采用2D-Haar声学特征超向量的快速特定音频识别方法
A rapid audio event detection method by adopting 2D-Haar acoustic super feature vector
-
摘要: 针对特定音频事件识别技术在大数据音频处理任务中的准确性和快速性问题,提出一种基于2D-Haar声学特征超向量和AdaBoost算法的快速特定音频事件泛化识别方法。首先将多个连续音频帧的常用声学特征构成“声学特征图”,进而提取维数高达数十万的Haar-like声学特征,然后使用AdaBoost.MH或速度较快的Random AdaBoost特征筛选算法,筛选出较高代表性的Haar-like声学特征模式组合,从而构成2D-Haar声学特征超向量;最后分析特定音频事件子类间的共性和差异性,提取子类别的共性,弱化子类间的差异,训练后得到一个泛化的音频事件模板,可支持多子类的泛化识别,能够准确检测并定位音频流中的特定音频事件。实验结果表明,使用2D-Haar声学特征超向量可以获得比MFCC,PLP,LPCC等常用声学特征约5%的识别精度提升、7~20倍的训练速度提升和5-10倍的识别速度提升,在网格法寻得最优参数配置下,可获得93.38%的准确率,95.03%的查全率,这为大数据量的特定音频事件识别提供了一种准确快速的处理方法。
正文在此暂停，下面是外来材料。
[src/rtl/rst_bus_gate.sv]
module rst_bus_gate (
   input  logic clk,
   input  logic rst_n,
   input  logic active_i,
   input  logic start_i,
   input  logic done_i,
   output logic lock_o
);
   logic busy_q;

   assign lock_o = active_i & ~busy_q;

   always_ff @(posedge clk or negedge rst_n) begin
      if (!rst_n)                 busy_q <= 1'b0;
      else if (done_i)            busy_q <= 1'b0;
      else if (start_i && !lock_o) busy_q <= 1'b1;
   end

   // a start presented while locked is not taken
   a_r8_locked_start_dropped: assert property (@(posedge clk) disable iff (!rst_n)
      (start_i && lock_o) |=> !busy_q);
endmodule

[src/rtl/rst_supervisor.sv]
module rst_supervisor
   import rst_sup_pkg::*;
#(
   parameter int STRETCH_TICKS = 100,
   parameter int SYNC_STAGES   = 2
) (
   input  logic             clk,
   input  logic             rst_n,
   input  logic             tick_i,
   input  logic             lowv_i,
   input  logic             rst_pin_i,
   input  logic             wdt_timeout_i,
   input  logic             reg_we,
   input  logic [REG_W-1:0] reg_wdata,
   output logic [REG_W-1:0] reg_rdata,
   input  logic             bus_start_i,
   input  logic             bus_done_i,
   output logic             bus_lock_o,
   output logic             rst_n_o,
   output logic             rst_release_o
);
   logic   active;
   logic   pin_s;
   logic   press;
   logic   trig;
   cause_t cause;

   rst_pin_sync #(.STAGES(SYNC_STAGES)) u_sync (
      .clk(clk), .rst_n(rst_n), .hold_hi(active),
      .pin_i(rst_pin_i), .pin_o(pin_s));

   assign press     = ~pin_s & ~active;
   assign cause.sup = lowv_i | press;
   assign cause.wdt = wdt_timeout_i;
   assign trig      = cause.sup | cause.wdt;

   rst_stretch #(.TICKS(STRETCH_TICKS)) u_stretch (
      .clk(clk), .rst_n(rst_n), .tick_i(tick_i), .trig_i(trig),
      .active_o(active), .release_o(rst_release_o));

   rst_flag_reg u_flags (
      .clk(clk), .rst_n(rst_n), .set_i(cause), .we_i(reg_we),
      .wdata_i(reg_wdata), .rdata_o(reg_rdata));

   rst_bus_gate u_bus (
      .clk(clk), .rst_n(rst_n), .active_i(active), .start_i(bus_start_i),
      .done_i(bus_done_i), .lock_o(bus_lock_o));

   assign rst_n_o = ~active;

   // low supply keeps reset asserted
   a_r2_lowv_holds: assert property (@(posedge clk) disable iff (!rst_n)
      lowv_i |=> !rst_n_o);
   // watchdog timeout asserts reset
   a_r5_wdt_asserts: assert property (@(posedge clk) disable iff (!rst_n)
      wdt_timeout_i |=> !rst_n_o);
   // release pulse coincides with reset rising
   a_r9_release_with_rise: assert property (@(posedge clk) disable iff (!rst_n)
      rst_release_o |-> (rst_n_o && $past(!rst_n_o)));
endmodule
[src/rtl/mrg_pkg.sv]
`timescale 1ns/1ps
package mrg_pkg;

    localparam int LANES      = 4;
    localparam int LEVELS     = $clog2(2 * LANES);
    localparam int LANE_IDX_W = $clog2(LANES);

    typedef logic [LANE_IDX_W:0] lane_src_t;

    function automatic lane_src_t route_src(input int lvl, input bit y_side, input int lane);
        int src;
        bit from_h;
        case (lvl)
            1: begin
                from_h = y_side;
                src    = y_side ? (LANES - 1 - lane) : lane;
            end
            2: begin
                from_h = (lane >= LANES / 2);
                src    = (lane % (LANES / 2)) + (y_side ? LANES / 2 : 0);
            end
            default: begin
                from_h = (lane % 2) == 1;
                src    = (lane / 2) * 2 + (y_side ? 1 : 0);
            end
        endcase
        return {from_h, src[LANE_IDX_W-1:0]};
    endfunction

    function automatic lane_src_t final_src(input int pos);
        int src;
        bit from_h;
        from_h = (pos % 2) == 1;
        src    = pos / 2;
        return {from_h, src[LANE_IDX_W-1:0]};
    endfunction

endpackage

[src/rtl/mrg_minmax.sv]
`timescale 1ns/1ps
module mrg_minmax
    import mrg_pkg::*;
#(
    parameter int KEY_W = 32
) (
    input  logic [LANES-1:0][KEY_W-1:0] x,
    input  logic [LANES-1:0][KEY_W-1:0] y,
    output logic [LANES-1:0][KEY_W-1:0] lo,
    output logic [LANES-1:0][KEY_W-1:0] hi
);

    for (genvar j = 0; j < LANES; j++) begin : g_lane
        logic y_smaller;
        assign y_smaller = (y[j] < x[j]);
        assign lo[j]     = y_smaller ? y[j] : x[j];
        assign hi[j]     = y_smaller ? x[j] : y[j];
    end

endmodule

[src/rtl/mrg_route.sv]
`timescale 1ns/1ps
module mrg_route
    import mrg_pkg::*;
#(
    parameter int KEY_W = 32,
    parameter int LVL   = 1
) (
    input  logic [LANES-1:0][KEY_W-1:0] l,
    input  logic [LANES-1:0][KEY_W-1:0] h,
    output logic [LANES-1:0][KEY_W-1:0] x,
    output logic [LANES-1:0][KEY_W-1:0] y
);

    for (genvar j = 0; j < LANES; j++) begin : g_lane
        localparam lane_src_t SX = route_src(LVL, 1'b0, j);
        localparam lane_src_t SY = route_src(LVL, 1'b1, j);
        assign x[j] = SX[LANE_IDX_W] ? h[SX[LANE_IDX_W-1:0]] : l[SX[LANE_IDX_W-1:0]];
        assign y[j] = SY[LANE_IDX_W] ? h[SY[LANE_IDX_W-1:0]] : l[SY[LANE_IDX_W-1:0]];
    end

endmodule

[src/rtl/mrg_level.sv]
`timescale 1ns/1ps
module mrg_level
    import mrg_pkg::*;
#(
    parameter int KEY_W = 32,
    parameter int LVL   = 1
) (
    input  logic                        clk,
    input  logic                        rst,
    input  logic                        in_vld,
    input  logic [LANES-1:0][KEY_W-1:0] in_l,
    input  logic [LANES-1:0][KEY_W-1:0] in_h,
    output logic                        out_vld,
    output logic [LANES-1:0][KEY_W-1:0] out_l,
    output logic [LANES-1:0][KEY_W-1:0] out_h
);

    logic [LANES-1:0][KEY_W-1:0] px, py, mn, mx;

    mrg_route #(.KEY_W(KEY_W), .LVL(LVL)) u_route (
        .l (in_l),
        .h (in_h),
        .x (px),
        .y (py)
    );

    mrg_minmax #(.KEY_W(KEY_W)) u_cmp (
        .x  (px),
        .y  (py),
        .lo (mn),
        .hi (mx)
    );

    always_ff @(posedge clk) begin
        if (rst) out_vld <= 1'b0;
        else     out_vld <= in_vld;
    end

    always_ff @(posedge clk) begin
        if (in_vld) begin
            out_l <= mn;
            out_h <= mx;
        end
    end

endmodule

[src/rtl/bitonic_merge8.sv]
`timescale 1ns/1ps
module bitonic_merge8
    import mrg_pkg::*;
#(
    parameter int KEY_W = 32
) (
    input  logic                   clk,
    input  logic                   rst,
    input  logic                   in_valid,
    input  logic [LANES*KEY_W-1:0] in_a,
    input  logic [LANES*KEY_W-1:0] in_b,
    output logic                   out_valid,
    output logic [LANES*KEY_W-1:0] out_lo,
    output logic [LANES*KEY_W-1:0] out_hi
);

    logic [LEVELS:0]             vld;
    logic [LANES-1:0][KEY_W-1:0] lv [0:LEVELS];
    logic [LANES-1:0][KEY_W-1:0] hv [0:LEVELS];
    logic [2*LANES-1:0][KEY_W-1:0] merged;

    // level 1 treats in_a as its low source and in_b as its high source
    assign vld[0] = in_valid;
    assign lv[0]  = in_a;
    assign hv[0]  = in_b;

    for (genvar g = 1; g <= LEVELS; g++) begin : g_level
        mrg_level #(.KEY_W(KEY_W), .LVL(g)) u_level (
            .clk     (clk),
            .rst     (rst),
            .in_vld  (vld[g-1]),
            .in_l    (lv[g-1]),
            .in_h    (hv[g-1]),
            .out_vld (vld[g]),
            .out_l   (lv[g]),
            .out_h   (hv[g])
        );
    end

    for (genvar p = 0; p < 2 * LANES; p++) begin : g_weave
        localparam lane_src_t S = final_src(p);
        assign merged[p] = S[LANE_IDX_W] ? hv[LEVELS][S[LANE_IDX_W-1:0]]
                                         : lv[LEVELS][S[LANE_IDX_W-1:0]];
    end

    assign out_valid = vld[LEVELS];
    assign out_lo    = merged[LANES-1:0];
    assign out_hi    = merged[2*LANES-1:LANES];

endmodule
Abstract: Aiming at the problem of accuracy and rapidity of audio event detection in the mass-data audio processing tasks, a generic method of rapidly recognizing audio event based on 2D-Haar acoustic super feature vector and AdaBoost is proposed. Firstly, it combines certain number of continuous audio frames to be an "acoustic feature image", secondly, uses AdaBoost.MH or fast Random AdaBoost feature selection algorithm to select high representative 2D-Haar pattern combinations to construct super feature vectors; thirdly, analyzes the commonality and differences between subcategories, then extracts common features and reduces different features to obtain a generic audio event template, which can support the accurate identification of multiple sub-classes and detect and locate the specific audio event from the audio stream accurately. Experimental results show that the use of 2D-Haar acoustic feature super vector can make recognition accuracy 5% higher than ones that MFCC, PLP, LPCC and other traditional acoustic features yielded, and can make the training processing 7~20 times faster and the recognition processing 5~10 times faster, it can even achieve an average precision of 93.38%, an average recall of 95.03% under the optimal parameter configuration found by grid method. Above all, it can provide an accurate and fast mass-data processing method for audio event detection.